While simple explanations and blame are ever present both politically and privately, there may be a more precise explanation of the problem that is beneficial. Climate change is already upon us and there are still special interest groups that continue to be deniers. In spite of the fact that climate scientists were 97% in agreement in 2019 and 100% in agreement in 2021 that fossil fuels continue to be the main culprit, the deniers hang onto a manifesto of reasons to resist the science. (1)
At the 27th International Congress of Applied Psychology 2010 in Melbourne, Professor Robert Gifford’s presentation on the ‘Seven Dragons of Inaction – Why we do less than we should’ still resonates as worthy commentary on this critical subject. What are these reasons for inaction?
“There’s ignorance (not knowing enough about environmental problems, or which solutions to take), uncertainty resulting in postponed action (‘is climate change really a serious and urgent problem, or is there something in what the sceptics are saying?’), optimism bias (tendency to think that environmental problems couldn’t really be that bad, or that surely someone will come up with a silver bullet solution just in time), and temporal and spatial discounting, when people presume environmental problems are going to be worse in the future and in other parts of the planet, and so are less likely to be motivated to take action now.” (2)
”Censorship no longer works by hiding information from you; censorship works by flooding you with immense amounts of misinformation, of irrelevant information, of funny cat videos, until you're just unable to focus.”
Yuval Noah Harari
Climate misinformation can arise from genuine misunderstanding, drawing conclusions from incomplete information or misinterpreting data. It involves the spread of inaccurate information through ignorance.
Climate disinformation is a more insidious form of misinformation given that its distributors are knowingly sharing falsehoods and may intend to protect their own interests to the detriment of others by doing so. For example, they may use deceptive tactics to undermine the scientific consensus on climate change or cast doubt on the severity of its impact. (3)

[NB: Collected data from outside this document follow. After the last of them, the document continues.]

What follows belongs to an exercise in optimizing a design on an open flow for small area and a short achievable clock period; a production flow would make more cautious choices. Where RTL was checked, it was by simulation tests only, not by an equivalence proof against the original. Only the layout flow was run in run 2; the RTL was not checked for function there. Power and IR drop assume default switching activity.

==> flow/design.v, too long to show whole: its modules and the start of the top module <==
// module array_multiplier: 1277 lines
// module mult_fa: 10 lines
// module mult_xor: 7 lines
// module mult_xnor: 7 lines
// module mult_or: 7 lines
module array_multiplier (
	input  logic                     clk,
	input  logic                     reset,
	input  logic                     in_valid,
	input  mult_sizes_pkg::operand_t x,
	input  mult_sizes_pkg::operand_t y,
	output logic                     product_valid,
	output mult_sizes_pkg::product_t product
);
  // ...
==> flow/run.sh <==
#!/bin/bash
# synth_recipe.tcl (not shown) runs the flow's synth.tcl, then flattens the netlist and writes it again
# the make line also repeats each setting of config.mk as NAME=value (left out here)
make -C /OpenROAD-flow-scripts/flow DESIGN_CONFIG=/design/flow/config.mk WORK_HOME=/design/flow/orfs CLKGATE_MAP_FILE= SYNTH_SCRIPT=/design/flow/synth_recipe.tcl finish
==> flow/config.mk <==
export PLATFORM = sky130hd
export DESIGN_NAME = array_multiplier
export DESIGN_NICKNAME = array_multiplier
export VERILOG_FILES = /design/flow/design.v
export SDC_FILE = /design/flow/constraint.sdc
export NUM_CORES = 4
export LEC_CHECK = 0
export CAP_MARGIN = 20
export CORE_MARGIN = 2
export CORE_UTILIZATION = 40
export SETUP_SLACK_MARGIN = 3.0
export SLEW_MARGIN = 20
export SYNTH_HIERARCHICAL = 1
==> flow/constraint.sdc <==
create_clock -name core_clock -period 6.0 [get_ports {clk}]
set_input_delay 1.2000 -clock core_clock [delete_from_list [all_inputs] [get_ports {clk}]]
set_output_delay 1.2000 -clock core_clock [all_outputs]
set_load 0.01 [all_outputs]
==> impl_metrics.ini, run 1 <==
[run_status]
run_status = finished clean

[finish]
multi_input_comb_cells = 639
layout.cell_area.non_filler_sq_um = 11900
n_fill_cell = 2188
largest_register_ffs = 16
most-common-layout-cells = 223 x sky130_fd_sc_hd__nand2_1, 157 x sky130_fd_sc_hd__dfxtp_1, 106 x sky130_fd_sc_hd__fa_1, 89 x sky130_fd_sc_hd__fa_2, 45 x sky130_fd_sc_hd__xnor2_1

[synth]
yosys.area_share.adder_pct = 43.5
async_reset_ff_share_pct = 0
synth_simple_gate_area_share_pct = 13.5
syn_avg_cell_area_sq_um = 11.4

[pwr]
netSwitchingPower_uw = 2620
top_power_group = combinational logic
p_total_uw = 6800
cellPowerDensity_nw_per_um2 = 573

[critical_path]
r2r-start = r516
cp.arrival_ns = 3.35
critPathTopFamily = adder cells

[global_route]
met3_routing_resource_usage_after_global_routing_pct = 3.90
grt_use_met1_pct = 25.0

[clock_network]
cts_buffers = 17
ctsLongestPathBuffers = 2
path_clk_slew_ns = 0.07

[drt]
met2_wirelength_mm = 10.9

[placed_design]
numPortBuffers = 67

[worst_hold_path]
min_delay_path_depth = 0

[timing]
clock.fmax_mhz = 336
worst_hold_slack_ns = 0.323

[run]
timing.max_cap.violations = 0

[floorplan]
fp.coreArea_sq_um = 24200
What follows belongs to an exercise in optimizing a design on an open flow for a short achievable clock period and few clock cycles per item; a production flow would make more cautious choices. The RTL was checked by simulation tests, not by an equivalence proof against the original design.

==> run H: inputs <==
==> flow/design.v (excerpt) <==
module keyed_queue_move_to_front #(
  parameter int DEPTH    = 16,
  parameter int KEY_BITS = 16
) (
  input  wire logic                          clk,
  input  wire logic                          rst,
  input  wire logic                          in_valid,
  output logic                               in_stall,
  input  wire logic [1:0]                    mode,
  input  wire logic [KEY_BITS-1:0]           key,
  output logic                               out_valid,
  input  wire logic                          out_stall,
  output logic [KEY_BITS-1:0]                out_key,
  output logic [1:0]                         status,
  output logic [$clog2(DEPTH+1)-1:0]         occupancy
);
  localparam int CW = $clog2(DEPTH+1);
  localparam int OQ = 5;                  
  localparam int RW = KEY_BITS + 2 + CW;  
  logic [KEY_BITS-1:0] cell_key [DEPTH];
  logic [DEPTH-1:0]    cell_valid;
  ...
export LEC_CHECK = 0
export ABC_CLOCK_PERIOD_IN_PS = 1500
export CAP_MARGIN = 20
export CORE_MARGIN = 2
export CORE_UTILIZATION = 40
export SETUP_SLACK_MARGIN = 1.5
export SLEW_MARGIN = 20
create_clock -name core_clock -period 3.0 [get_ports {clk}]
run.sh (not shown) runs the stock make flow with config.mk's settings and CLKGATE_MAP_FILE= SYNTH_SCRIPT=/design/flow/synth_recipe.tcl, a recipe that flattens the netlist after the stock synthesis.
==> run G: changes against run H <==
--- a/flow/design.v
+++ b/flow/design.v
@@ -66,124 +66,160 @@
 );
   localparam int CW = $clog2(DEPTH+1);
   localparam int OQ = 5;                  
   localparam int RW = KEY_BITS + 2 + CW;  
   logic [KEY_BITS-1:0] cell_key [DEPTH];
   logic [DEPTH-1:0]    cell_valid;
-  logic [DEPTH-1:0]    tail;       
   logic                x_v;        
   logic [KEY_BITS-1:0] x_key;
+  logic [DEPTH-1:0]    x_u;        
+  logic                x_pf;       
   logic [DEPTH-1:0]    x_s;        
-  logic                x_pf;       
   logic                x_deq;      
+  logic [DEPTH-1:0]    x_dq;       
   logic                x_enq;      
+  logic [DEPTH-1:0]    x_ld;       
   logic [1:0]          x_st;
   logic [CW-1:0]       x_occ;      
-  always_comb begin
-    for (int i = 0; i < DEPTH; i++) begin
-      tail[i] = ~cell_valid[i] & ((i == 0) ? 1'b1 : cell_valid[(i == 0) ? 0 : i-1]);
-    end
-  end
-  logic                a_v;
-  logic [1:0]          a_mode;
-  logic [KEY_BITS-1:0] a_key;
-  logic                take;
-  assign take = in_valid & ~in_stall;
-  always_ff @(posedge clk) begin
-    if (rst) a_v <= 1'b0;
-    else     a_v <= take;
-  end
-  always_ff @(posedge clk) begin
-    a_mode <= mode;
-    a_key  <= key;
-  end
-  logic [DEPTH-1:0] eq;        
-  logic             e_ax;      
-  logic             e_ac;      
-  logic [DEPTH-1:0] m_a;       
+  assign x_s = x_u & {DEPTH{x_pf}};
   logic                c_v;
   logic [1:0]          c_mode;
   logic [KEY_BITS-1:0] c_key;
   logic [DEPTH-1:0]    c_m;        
   logic                c_e;        
+  logic                a_v;
+  logic [1:0]          a_mode;
+  logic [KEY_BITS-1:0] a_key;
+  logic [DEPTH-1:0]    a_r;        
+  logic                a_e1;       
+  logic                a_e2;       
+  logic                a_ec;       
+  logic [DEPTH-1:0]    p_s, p_dq, p_ld;   
+  logic             take;
+  logic [DEPTH-1:0] r_raw;
+  assign take = in_valid & ~in_stall;
   always_comb begin
     for (int i = 0; i < DEPTH; i++) begin
-      eq[i] = cell_valid[i] & (cell_key[i] == a_key);
-    end
-    e_ax = (a_key == x_key);
-    e_ac = (a_key == c_key);
-    for (int i = 0; i < DEPTH; i++) begin
-      if (x_s[i])     m_a[i] = (i == 0) ? e_ax : eq[(i == 0) ? 0 : i-1];
-      else if (x_deq) m_a[i] = (i == DEPTH-1) ? 1'b0 : eq[(i == DEPTH-1) ? i : i+1];
-      else            m_a[i] = eq[i] | (x_enq & tail[i] & e_ax);
+      r_raw[i] = cell_valid[i] & (cell_key[i] == key);
+    end
+  end
+  always_ff @(posedge clk) begin
+    if (rst) a_v <= 1'b0;
+    else     a_v <= take;
+  end
+  always_ff @(posedge clk) begin
+    a_mode <= mode;
+    a_key  <= key;
+    a_r    <= r_raw;
+    a_e1   <= (key == x_key);
+    a_e2   <= (key == c_key);
+    a_ec   <= (key == a_key);
+    p_s    <= x_s;
+    p_dq   <= x_dq;
+    p_ld   <= x_ld;
+  end
+  logic [DEPTH-1:0] m1;        
+  logic [DEPTH-1:0] m_a;       
+  always_comb begin
+    for (int i = 0; i < DEPTH; i++) begin
+      if (p_s[i])       m1[i] = (i == 0) ? a_e1 : a_r[(i == 0) ? 0 : i-1];
+      else if (p_dq[i]) m1[i] = (i == DEPTH-1) ? 1'b0 : a_r[(i == DEPTH-1) ? i : i+1];
+      else              m1[i] = a_r[i] | (p_ld[i] & a_e1);
+    end
+    for (int i = 0; i < DEPTH; i++) begin
+      if (x_s[i])       m_a[i] = (i == 0) ? a_e2 : m1[(i == 0) ? 0 : i-1];
+      else if (x_dq[i]) m_a[i] = (i == DEPTH-1) ? 1'b0 : m1[(i == DEPTH-1) ? i : i+1];
+      else              m_a[i] = m1[i] | (x_ld[i] & a_e2);
     end
   end
   always_ff @(posedge clk) begin
     if (rst) c_v <= 1'b0;
     else     c_v <= a_v;
   end
   always_ff @(posedge clk) begin
     c_mode <= a_mode;
     c_key  <= a_key;
     c_m    <= m_a;
-    c_e    <= e_ac;
+    c_e    <= a_ec;
   end
   logic [DEPTH:0]   um;        
   logic [DEPTH-1:0] um1;       
   logic [DEPTH-1:0] u;         
   logic             found;
-  logic             vn_head;   
-  logic             vn_last;   
+  logic [DEPTH-1:0] vn;        
   logic             c_deq, c_enq, c_pf;
-  logic [DEPTH-1:0] c_s;
+  logic [DEPTH-1:0] c_u;
+  logic [DEPTH-1:0] c_dq, c_ld;
   logic [1:0]       c_st;
   logic [CW-1:0]    c_occ;
+  logic [CW-1:0]    occ_inc, occ_dec;
+  always_comb begin
+    logic all1, all0;
+    all1 = 1'b1;
+    all0 = 1'b1;
+    for (int k = 0; k < CW; k++) begin
+      occ_inc[k] = x_occ[k] ^ all1;
+      occ_dec[k] = x_occ[k] ^ all0;
+      all1 = all1 & x_occ[k];
+      all0 = all0 & ~x_occ[k];
+    end
+  end
   always_comb begin
     um[0] = 1'b1;
     for (int i = 0; i < DEPTH; i++) um[i+1] = um[i] & ~c_m[i];
     um1[0] = 1'b1;
     for (int i = 1; i < DEPTH; i++) um1[i] = um1[i-1] & ~c_m[i];
     for (int i = 0; i < DEPTH; i++) begin
       if (i == 0)     u[i] = 1'b1;
-      else if (x_pf)  u[i] = ~c_e & (x_s[(i == 0) ? 0 : i-1] ? um[(i == 0) ? 0 : i-1] : um[i]);
+      else if (x_pf)  u[i] = ~c_e & (x_u[(i == 0) ? 0 : i-1] ? um[(i == 0) ? 0 : i-1] : um[i]);
       else if (x_deq) u[i] = um1[i];
       else if (x_enq) u[i] = um[i] & ~(c_e & ~cell_valid[(i == 0) ? 0 : i-1]);
       else            u[i] = um[i];
     end
     if (x_deq) found = |c_m[DEPTH-1:1];
     else       found = (|c_m) | (x_enq & c_e);
-    vn_head = x_deq ? cell_valid[1] : (cell_valid[0] | x_enq);
-    vn_last = x_deq ? 1'b0 : (cell_valid[DEPTH-1] | (x_enq & cell_valid[DEPTH-2]));
-    c_deq = c_v && (c_mode == kqm_pkg::MODE_DEQ) && vn_head;
-    c_enq = c_v && (c_mode == kqm_pkg::MODE_ENQ) && !vn_last;
+    for (int i = 0; i < DEPTH; i++) begin
+      if (x_dq[i]) vn[i] = (i == DEPTH-1) ? 1'b0 : cell_valid[(i == DEPTH-1) ? i : i+1];
+      else         vn[i] = cell_valid[i] | x_ld[i];
+    end
+    c_deq = c_v && (c_mode == kqm_pkg::MODE_DEQ) && vn[0];
+    c_enq = c_v && (c_mode == kqm_pkg::MODE_ENQ) && !vn[DEPTH-1];
     c_pf  = c_v && (c_mode == kqm_pkg::MODE_PRO) && found;
-    c_s   = {DEPTH{c_pf}} & u;
+    c_u   = {DEPTH{c_v && (c_mode == kqm_pkg::MODE_PRO)}} & u;
+    for (int i = 0; i < DEPTH; i++) begin
+      c_dq[i] = c_deq & vn[i];
+      c_ld[i] = c_enq & ~vn[i] & ((i == 0) ? 1'b1 : vn[(i == 0) ? 0 : i-1]);
+    end
     case (c_mode)
-      kqm_pkg::MODE_ENQ: c_st = vn_last ? kqm_pkg::ST_FULL : kqm_pkg::ST_OK;
-      kqm_pkg::MODE_DEQ: c_st = vn_head ? kqm_pkg::ST_OK : kqm_pkg::ST_EMPTY;
+      kqm_pkg::MODE_ENQ: c_st = vn[DEPTH-1] ? kqm_pkg::ST_FULL : kqm_pkg::ST_OK;
+      kqm_pkg::MODE_DEQ: c_st = vn[0] ? kqm_pkg::ST_OK : kqm_pkg::ST_EMPTY;
       kqm_pkg::MODE_PRO: c_st = found ? kqm_pkg::ST_OK : kqm_pkg::ST_MISS;
       default:           c_st = kqm_pkg::ST_OK;
     endcase
-    if (c_enq)      c_occ = x_occ + CW'(1);
-    else if (c_deq) c_occ = x_occ - CW'(1);
+    if (c_enq)      c_occ = occ_inc;
+    else if (c_deq) c_occ = occ_dec;
     else            c_occ = x_occ;
   end
   always_ff @(posedge clk) begin
     if (rst) begin
       x_v   <= 1'b0;
-      x_s   <= '0;
+      x_u   <= '0;
       x_pf  <= 1'b0;
       x_deq <= 1'b0;
+      x_dq  <= '0;
       x_enq <= 1'b0;
+      x_ld  <= '0;
       x_occ <= '0;
     end else begin
       x_v   <= c_v;
-      x_s   <= c_s;
+      x_u   <= c_u;
       x_pf  <= c_pf;
       x_deq <= c_deq;
+      x_dq  <= c_dq;
       x_enq <= c_enq;
+      x_ld  <= c_ld;
       x_occ <= c_occ;
     end
   end
   always_ff @(posedge clk) begin
     x_key <= c_key;
     x_st  <= c_st;
@@ -207,14 +243,14 @@
     kqm_cell #(
       .KEY_BITS (KEY_BITS)
     ) u_cell (
       .clk        (clk),
       .rst        (rst),
       .shift_in   (x_s[i]),
-      .deq        (x_deq),
-      .load       (x_enq & tail[i]),
+      .deq        (x_dq[i]),
+      .load       (x_ld[i]),
       .in_key     (x_key),
       .prev_key   (prev_key),
       .next_key   (next_key),
       .next_valid (next_valid),
       .key_q      (cell_key[i]),
       .valid_q    (cell_valid[i])
@@ -243,16 +279,16 @@
     logic          sel_next, sel_hold, sel_res;
     logic [RW-1:0] nd;
     if (i == OQ-1) begin : g_end
       assign sel_next = 1'b0;
       assign nd       = '0;
     end else begin : g_mid
-      assign sel_next = pop & o_v[i+1];
+      assign sel_next = ~out_stall & o_v[i+1];
       assign nd       = o_d[i+1];
     end
-    assign sel_hold = ~pop & o_v[i];
+    assign sel_hold = out_stall & o_v[i];
     assign sel_res  = ~sel_next & ~sel_hold;
     always_ff @(posedge clk) begin
       o_d[i] <= ({RW{sel_next}} & nd) | ({RW{sel_hold}} & o_d[i]) | ({RW{sel_res}} & res);
     end
   end
   always_ff @(posedge clk) begin
==> run M: changes against run H <==
--- a/flow/design.v
+++ b/flow/design.v
@@ -69,50 +69,54 @@
   localparam int RW = KEY_BITS + 2 + CW;  
   logic [KEY_BITS-1:0] cell_key [DEPTH];
   logic [DEPTH-1:0]    cell_valid;
   logic [DEPTH-1:0]    tail;       
   logic                x_v;        
   logic [KEY_BITS-1:0] x_key;
+  logic [DEPTH-1:0]    x_u;        
+  logic                x_pf;       
   logic [DEPTH-1:0]    x_s;        
-  logic                x_pf;       
   logic                x_deq;      
   logic                x_enq;      
   logic [1:0]          x_st;
   logic [CW-1:0]       x_occ;      
+  assign x_s = x_u & {DEPTH{x_pf}};
   always_comb begin
     for (int i = 0; i < DEPTH; i++) begin
       tail[i] = ~cell_valid[i] & ((i == 0) ? 1'b1 : cell_valid[(i == 0) ? 0 : i-1]);
     end
   end
+  logic                c_v;
+  logic [1:0]          c_mode;
+  logic [KEY_BITS-1:0] c_key;
+  logic [DEPTH-1:0]    c_m;        
+  logic                c_e;        
   logic                a_v;
   logic [1:0]          a_mode;
   logic [KEY_BITS-1:0] a_key;
   logic                take;
   assign take = in_valid & ~in_stall;
   always_ff @(posedge clk) begin
     if (rst) a_v <= 1'b0;
     else     a_v <= take;
   end
+  logic a_ex;
   always_ff @(posedge clk) begin
     a_mode <= mode;
     a_key  <= key;
+    a_ex   <= (key == c_key);
   end
   logic [DEPTH-1:0] eq;        
   logic             e_ax;      
   logic             e_ac;      
   logic [DEPTH-1:0] m_a;       
-  logic                c_v;
-  logic [1:0]          c_mode;
-  logic [KEY_BITS-1:0] c_key;
-  logic [DEPTH-1:0]    c_m;        
-  logic                c_e;        
   always_comb begin
     for (int i = 0; i < DEPTH; i++) begin
       eq[i] = cell_valid[i] & (cell_key[i] == a_key);
     end
-    e_ax = (a_key == x_key);
+    e_ax = a_ex;
     e_ac = (a_key == c_key);
     for (int i = 0; i < DEPTH; i++) begin
       if (x_s[i])     m_a[i] = (i == 0) ? e_ax : eq[(i == 0) ? 0 : i-1];
       else if (x_deq) m_a[i] = (i == DEPTH-1) ? 1'b0 : eq[(i == DEPTH-1) ? i : i+1];
       else            m_a[i] = eq[i] | (x_enq & tail[i] & e_ax);
     end
@@ -131,56 +135,68 @@
   logic [DEPTH-1:0] um1;       
   logic [DEPTH-1:0] u;         
   logic             found;
   logic             vn_head;   
   logic             vn_last;   
   logic             c_deq, c_enq, c_pf;
-  logic [DEPTH-1:0] c_s;
+  logic [DEPTH-1:0] c_u;
   logic [1:0]       c_st;
   logic [CW-1:0]    c_occ;
+  logic [CW-1:0]    occ_inc, occ_dec;
+  always_comb begin
+    logic all1, all0;
+    all1 = 1'b1;
+    all0 = 1'b1;
+    for (int k = 0; k < CW; k++) begin
+      occ_inc[k] = x_occ[k] ^ all1;
+      occ_dec[k] = x_occ[k] ^ all0;
+      all1 = all1 & x_occ[k];
+      all0 = all0 & ~x_occ[k];
+    end
+  end
   always_comb begin
     um[0] = 1'b1;
     for (int i = 0; i < DEPTH; i++) um[i+1] = um[i] & ~c_m[i];
     um1[0] = 1'b1;
     for (int i = 1; i < DEPTH; i++) um1[i] = um1[i-1] & ~c_m[i];
     for (int i = 0; i < DEPTH; i++) begin
       if (i == 0)     u[i] = 1'b1;
-      else if (x_pf)  u[i] = ~c_e & (x_s[(i == 0) ? 0 : i-1] ? um[(i == 0) ? 0 : i-1] : um[i]);
+      else if (x_pf)  u[i] = ~c_e & (x_u[(i == 0) ? 0 : i-1] ? um[(i == 0) ? 0 : i-1] : um[i]);
       else if (x_deq) u[i] = um1[i];
       else if (x_enq) u[i] = um[i] & ~(c_e & ~cell_valid[(i == 0) ? 0 : i-1]);
       else            u[i] = um[i];
     end
     if (x_deq) found = |c_m[DEPTH-1:1];
     else       found = (|c_m) | (x_enq & c_e);
     vn_head = x_deq ? cell_valid[1] : (cell_valid[0] | x_enq);
     vn_last = x_deq ? 1'b0 : (cell_valid[DEPTH-1] | (x_enq & cell_valid[DEPTH-2]));
     c_deq = c_v && (c_mode == kqm_pkg::MODE_DEQ) && vn_head;
     c_enq = c_v && (c_mode == kqm_pkg::MODE_ENQ) && !vn_last;
     c_pf  = c_v && (c_mode == kqm_pkg::MODE_PRO) && found;
-    c_s   = {DEPTH{c_pf}} & u;
+    c_u   = {DEPTH{c_v && (c_mode == kqm_pkg::MODE_PRO)}} & u;
     case (c_mode)
       kqm_pkg::MODE_ENQ: c_st = vn_last ? kqm_pkg::ST_FULL : kqm_pkg::ST_OK;
       kqm_pkg::MODE_DEQ: c_st = vn_head ? kqm_pkg::ST_OK : kqm_pkg::ST_EMPTY;
       kqm_pkg::MODE_PRO: c_st = found ? kqm_pkg::ST_OK : kqm_pkg::ST_MISS;
       default:           c_st = kqm_pkg::ST_OK;
     endcase
-    if (c_enq)      c_occ = x_occ + CW'(1);
-    else if (c_deq) c_occ = x_occ - CW'(1);
+    if (c_enq)      c_occ = occ_inc;
+    else if (c_deq) c_occ = occ_dec;
     else            c_occ = x_occ;
   end
   always_ff @(posedge clk) begin
     if (rst) begin
       x_v   <= 1'b0;
-      x_s   <= '0;
+      x_u   <= '0;
       x_pf  <= 1'b0;
       x_deq <= 1'b0;
       x_enq <= 1'b0;
       x_occ <= '0;
     end else begin
       x_v   <= c_v;
-      x_s   <= c_s;
+      x_u   <= c_u;
       x_pf  <= c_pf;
       x_deq <= c_deq;
       x_enq <= c_enq;
       x_occ <= c_occ;
     end
   end
==> run notes <==
The worst register-to-register path has a setup slack of 1.02 ns. The minimum clock period works out to 1.98 ns. The flow ran to the end and the layout has no timing, DRC or antenna violations.

Global routing usage on met1: 35.2%. Ranked by total cell area, the synthesized netlist is headed by dfxtp_1 41%, xnor2_1 11%, a222oi_1 9.9%. The final critical path takes up 66.0% of the cycle. The endpoint of the lowest-slack register-to-register path is g_cell[2].u_cell.key_q[9]$_DFF_P_. Dividing the synthesized area by the synthesized cell count gives 9.07 um^2.

The final layout contains a sequential cell count of 494. The initial utilization of the core area, before any placement, comes to 40.4%. The largest fanout of any net on the critical path was 6; the synthesized net count was 2536.
the above is filed under run H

Both misinformation and disinformation are creations of confusion and delay that inhibit actioning solutions. The doubt is spread with an agenda to maintain the status quo of inaction toward limiting fossil fuels, which are lining the pockets of the rich and powerful. The ambiguity that is being perpetuated by misinformation and disinformation creates a resistance to change and an indecisiveness that permeates inaction.
"When dissonance is present, in addition to trying to reduce it, the person will actively avoid situations and information which would likely increase the dissonance." - Leon Festinger
Cognitive dissonance occurs when a person's behaviour and beliefs do not complement each other or when they hold two contradictory beliefs. There is an incongruity within the person’s psyche. This state of mind is full of ambiguity and ambivalence, which we know feeds inaction.
To complicate the issue, we have all the misinformation and disinformation on top of this ambivalence. Climate change facts are lost in the shuffle of this malaise of confusion. We are fooled by others but we also fool ourselves in our blind optimism that eschews all reality. We believe the myths of misinformation and disinformation with the thought that denial will protect us.
The most common theory is that denial is about maintaining one’s sense of emotional security. Something about what is being faced threatens the denier’s sense of emotional security. This means, that something triggers their anxiety or some painfully intolerable thoughts or feelings. Denial becomes the refuge to keep these thoughts and feelings sequestered. When we hide our true feelings, we may fool others but we are still aware we are being inauthentic. Many of our maladaptive behaviours come from this denial of authenticity. No wonder we say their feelings are bottled-up. The cork has become the catalyst to their denial. (4)
“Since we cannot change reality, let us change the eyes which see reality.” – Nikos Kazantzakis
The residents of LA are experiencing the rath of climate change reality. They no longer have the luxury of denial to protect them from 100 mile per hour winds in a desert landscape, which has had less than an inch of rain in the last 4 months.
Political opportunists will persist to blame and shame with misinformation and disinformation to distract from the realities of climate change and maintain the status quo of the fossil fuel fiction. The reality is obvious, nothing politically would have stopped those embers of fire from spreading, not more manpower, not more water, not more equipment and not more money. The climate is now in charge. We have to decide to listen to the science and take the actions necessary to alter an inevitable course toward a 2-3 degree rise in temperature on our planet by the end of the century. Mother Earth needs rescuing!
References
1-NASA Science (2021). Do scientists agree on climate change?
2- Burke, S. (2010). Understanding the psychological barriers to climate change action. Australian Psychological Society, InPsych 2010 | Vol 32, December | Issue 6.
3- The London School of Economics and Political Science (2024). What are climate misinformation and disinformation and what is their impact? 22 April, 2024.
4-Wilson, B. (2022). Planetosis and Denial. ArticleBiz, Aug 22, 2022.